D’Aoust first became involved with the Esotouric company two years ago and has previously hosted two other tours.

She is among many tour guides selected by Esotouric founders Kim Cooper and Richard Schave, including acclaimed novelists, critics and a creepy, grease-painted clown named Crimebo.

As the bus headed north toward its first destination, D’Aoust explained the influence of magic in spiritual history — how hope is the basis of consciousness in the material world and how our ability to be tricked by simple magical illusions is representative of the entire universe as a deception.

Many of these theories were supported by controversial occultist, Aleister Crowley, who wrote The Book of the Law — which would later become the basis for the organization Ordo Templi Orietis, and, coincidentally, the first stop on the tour.

Located in the basement of a dry cleaning service in La Crescenta, the OTO Star Sapphire Lodge was composed of two rooms — a library of magical writings and a more secluded area of velvet curtains, checkerboard floors and drippy candles lit during a procession in front of the inquisitive gentle riders.

The members are mostly men, but the organization is led by a woman named Sorar Sophia, who demonstrated a ritual known as a “banishing.”

The ceremony began with her facing the sun and folding her fingers in the shape of a triangle before shouting Greek adorations to OTO aspirants.

Once completed, all members of the OTO chanted, “Love is the law, love under will,” before retreating behind the curtains and guiding us to our seats in the back room for a reading from The Book of the Law.

Concerning the OTO’s rule that all members must be older than 18, Sophia stated they didn’t want any “problems with liability.” Perhaps this has something to do with the nine steps of initiation, which include at the very end a practice known as “sex magic,” which Crowley described as the release of sexual arousal or energy accompanied by a mental image of a desired result.

Crowley believed that sex was the supreme magical power and as a result, included it in the OTO’s inception and manifestation. Sophia said the initiation process of the OTO often takes years to complete and many of its members have not yet reached the ninth step of sex magic.

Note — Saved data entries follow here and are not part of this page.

This is an optimization exercise on Yosys and OpenROAD, whose aim is small area, a short achievable clock period and few clock cycles per item, not a production implementation.
Where RTL was checked, it was by simulation tests only, not by an equivalence proof against the original.
Function not checked in run 2: the RTL went through the layout flow alone.
Power figures rest on the tool's default switching activity, not on a simulated workload.

==> flow/design.v, too long to show whole: its modules and the start of the top module <==
// module anc_sequencer: 44 lines
// module anc_ref_delay_line: 68 lines
// module anc_booth_enc: 21 lines
// module anc_update_tree: 489 lines
// module anc_filter_tree: 806 lines
// module anc_channel: 93 lines
// module anc_top: 101 lines
module anc_top
(
    input  logic                clk,
    input  logic                rstn,
    input  logic                head_flag,
    input  anc_pkg::frame_in_t  frame,
    output anc_pkg::sample_t    dout,
    output logic                frame_done
);
  // ...
==> flow/flow/run.sh <==
#!/bin/bash
set -euo pipefail
bash standard.sh SETUP_SLACK_MARGIN=9.3 "BUFFER_PORTS_ARGS=-buffer_cell sky130_fd_sc_hd__buf_2" finish > run_make.log 2>&1
==> flow/standard.sh <==
#!/bin/bash
# synth_recipe.tcl (not shown) runs the flow's synth.tcl, then flattens the netlist and writes it again
# the make line also repeats each setting of config.mk as NAME=value (left out here)
make -C /OpenROAD-flow-scripts/flow DESIGN_CONFIG=/design/flow/config.mk WORK_HOME=/design/flow/orfs CLKGATE_MAP_FILE= SYNTH_SCRIPT=/design/flow/synth_recipe.tcl "${@:-finish}"
==> flow/config.mk <==
export PLATFORM = sky130hd
export DESIGN_NAME = anc_top
export DESIGN_NICKNAME = anc_top
export VERILOG_FILES = /design/flow/design.v
export SDC_FILE = /design/flow/constraint.sdc
export NUM_CORES = 4
export LEC_CHECK = 0
export CAP_MARGIN = 20
export CORE_MARGIN = 2
export CORE_UTILIZATION = 70
export CTS_CLUSTER_DIAMETER = 90
export CTS_CLUSTER_SIZE = 27
export SLEW_MARGIN = 20
==> flow/constraint.sdc <==
create_clock -name core_clock -period 13.0 [get_ports {clk}]
set_input_delay 2.6000 -clock core_clock [delete_from_list [all_inputs] [get_ports {clk}]]
set_output_delay 2.6000 -clock core_clock [all_outputs]
set_load 0.01 [all_outputs]
==> results.toml, run 1 <==
[run_status]
status = "finished clean"

[critical_path]
worstSetupEndpoint = "dout[9]"
cp.arrival_ns = 1.21
crit_path_start = "dout[9]"
ff2ff_path_depth = 11
start_kind = "flop"
cp_cell_sequence = "buf_6"
path_buf_inv = 1

[route]
antenna_left = 0
vias_per_cell = 5.92
highest_layer = "met4"

[sta]
clock_skew_ns = 0.0254
slew_headroom = 0.305
max_slew.worst_pin.slew_ns = 1.04

[layout]
final_common_cell = "dfxtp_1"
nets = 6059
clk_share = 0.0263
signal_buffers = 136
seq-cell-share = 0.384
area_delta_synth_final_pct = 4.82
largestClassByArea = "multi-input gates"
nMultiInputCombCells = 3373

[logic_synthesis]
synthXorXnorAreaFrac = 0.104
ys_async_sr_fraction = 0.0150
synth_top_family_by_area = "adder cells"
synth_top_area_frac = 0.394

[grt]
grt_util_all_layers = 0.323
grtUsageMet2 = 0.519
grt_pass1_vias = 37700

[floorplanning]
dieArea_mm2 = 0.0834
dieHeight_um = 289
rows = 104

[clock_network]
ctsHtreeMaxLevel = 2
hold_buffers = 0
insertion_delay_ns = 0.66
clockBufferDepth = 3

[power]
p_sw_frac = 0.320
p_seq_mw = 3.75

[placement]
portBuffers = 59

[hold_path]
hold_path_end = "i_channel_a.s[2][14]"
Testbench counts, summed over its fixed seeds: cycles 35,200, frames 3,200.
==> module anc_ref_delay_line, before the edit <==
module anc_ref_delay_line
(
    input  logic              clk,
    input  logic              srstn,
    input  anc_pkg::sample_t  noise_ref,
    input  logic [10:0]       ph,
    input  logic              active,
    output logic [6:0]        ubo,
    output logic [6:0]        ubt,
    output logic [6:0]        ubn,
    output logic [6:0]        fbo,
    output logic [6:0]        fbt,
    output logic [6:0]        fbn
);
    anc_pkg::sample_t q [8];
    logic             turn;
    logic             shift;
    logic [6:0]       qbo, qbt, qbn;
    logic [6:0]       nbo, nbt, nbn;
    assign turn  = |ph[8:1];
    assign shift = ph[0] && active;
    anc_booth_enc i_enc_q (
        .x  (q[0]),
        .bo (qbo),
        .bt (qbt),
        .bn (qbn)
    );
    anc_booth_enc i_enc_n (
        .x  (noise_ref),
        .bo (nbo),
        .bt (nbt),
        .bn (nbn)
    );
    always_ff @(posedge clk)
    begin
        if (!srstn)
        begin
            for (int k = 0; k < 8; k++)
                q[k] <= '0;
        end
        else if (turn || shift)
        begin
            for (int k = 0; k < 7; k++)
                q[k] <= q[k+1];
            q[7] <= shift ? noise_ref : q[0];
        end
    end
    always_ff @(posedge clk)
    begin
        begin
            ubo <= qbo;
            ubt <= qbt;
            ubn <= qbn;
            if (ph[10])
            begin
                fbo <= nbo;
                fbt <= nbt;
                fbn <= nbn;
            end
            else
            begin
                fbo <= ubo;
                fbt <= ubt;
                fbn <= ubn;
            end
        end
    end
endmodule
==> module anc_channel, before the edit <==
module anc_channel
(
    input  logic              clk,
    input  logic              srstn,
    input  logic [13:0]       pn,        
    input  logic [10:0]       ph,
    input  logic              active,
    input  logic              wz,
    input  logic [6:0]        ubo,       
    input  logic [6:0]        ubt,
    input  logic [6:0]        ubn,
    input  logic [6:0]        fbo,       
    input  logic [6:0]        fbt,
    input  logic [6:0]        fbn,
    output anc_pkg::sample_t  err
);
    logic [29:0] s [9];
    logic [29:0] head;
    logic [29:0] tail;
    logic [43:0] u_a;
    logic [43:0] u_b;
    logic [43:0] ut_a;
    logic [43:0] ut_b;
    logic [43:0] u_sum;
    logic [29:0] acc_a;
    logic [29:0] acc_b;
    logic [29:0] acc_a_in;
    logic [29:0] acc_b_in;
    logic [29:0] ft_a;
    logic [29:0] ft_b;
    logic [29:0] e_sum;
    anc_pkg::sample_t err_next;
    assign head = wz ? 30'd0 : s[0];
    anc_update_tree i_update_tree (
        .e  (err),
        .w  (head),
        .bo (ubo),
        .bt (ubt),
        .bn (ubn),
        .ra (ut_a),
        .rb (ut_b)
    );
    assign u_sum = u_a + u_b;
    always_ff @(posedge clk)
    begin
        for (int k = 0; k < 8; k++)
            s[k] <= s[k+1];
        s[8] <= tail;
        u_a  <= ut_a;
        u_b  <= ut_b;
    end
    always_ff @(posedge clk)
    begin
        if (!srstn)
            tail <= '0;
        else
            tail <= u_sum[43:14];
    end
    assign acc_a_in = ph[4] ? 30'd0 : acc_a;
    assign acc_b_in = ph[4] ? 30'd0 : acc_b;
    anc_filter_tree i_filter_tree (
        .w     (tail),
        .acc_a (acc_a_in),
        .acc_b (acc_b_in),
        .bo    (fbo),
        .bt    (fbt),
        .bn    (fbn),
        .ra    (ft_a),
        .rb    (ft_b)
    );
    always_ff @(posedge clk)
    begin
        if (!srstn)
        begin
            acc_a <= '0;
            acc_b <= '0;
        end
        else
        begin
            acc_a <= ft_a;
            acc_b <= ft_b;
        end
    end
    assign e_sum    = acc_a + acc_b + {pn, 16'd0};
    assign err_next = ~e_sum[29:16];
    always_ff @(posedge clk)
    begin
        if (!srstn)
            err <= '0;
        else if (ph[1])
            err <= active ? err_next : '0;
    end
endmodule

After the bus left the OTO and professional magician Jeff Parks performed for a half-hour inside a train station that inspired several Raymond Chandler novels, the adventure bus headed back to Downtown where Maja’s magical bus riders took a tour of the landmark 1927 Theosophy Hall before heading back home. The fancy architectural structure is home to three floors of study rooms, an intricate library and a large auditorium where services are held — all of this only a few blocks from the USC campus on 33rd Street and Grand Avenue.

D’Aoust compared Los Angeles as a spiritual territory with other US cities, saying that magic can be found everywhere in Hollywood — even in its name.

“In olden times magic wands were made from Holly wood [from the Holly tree] and it’s no coincidence that Hollywood waves a spell of illusion over the rest of the world,” she said.

Thanks to D’Aoust and Esotouric, the complexities of this magic can be fully explored and discussed with “gentle riders” looking for an adventure slightly off the beaten path.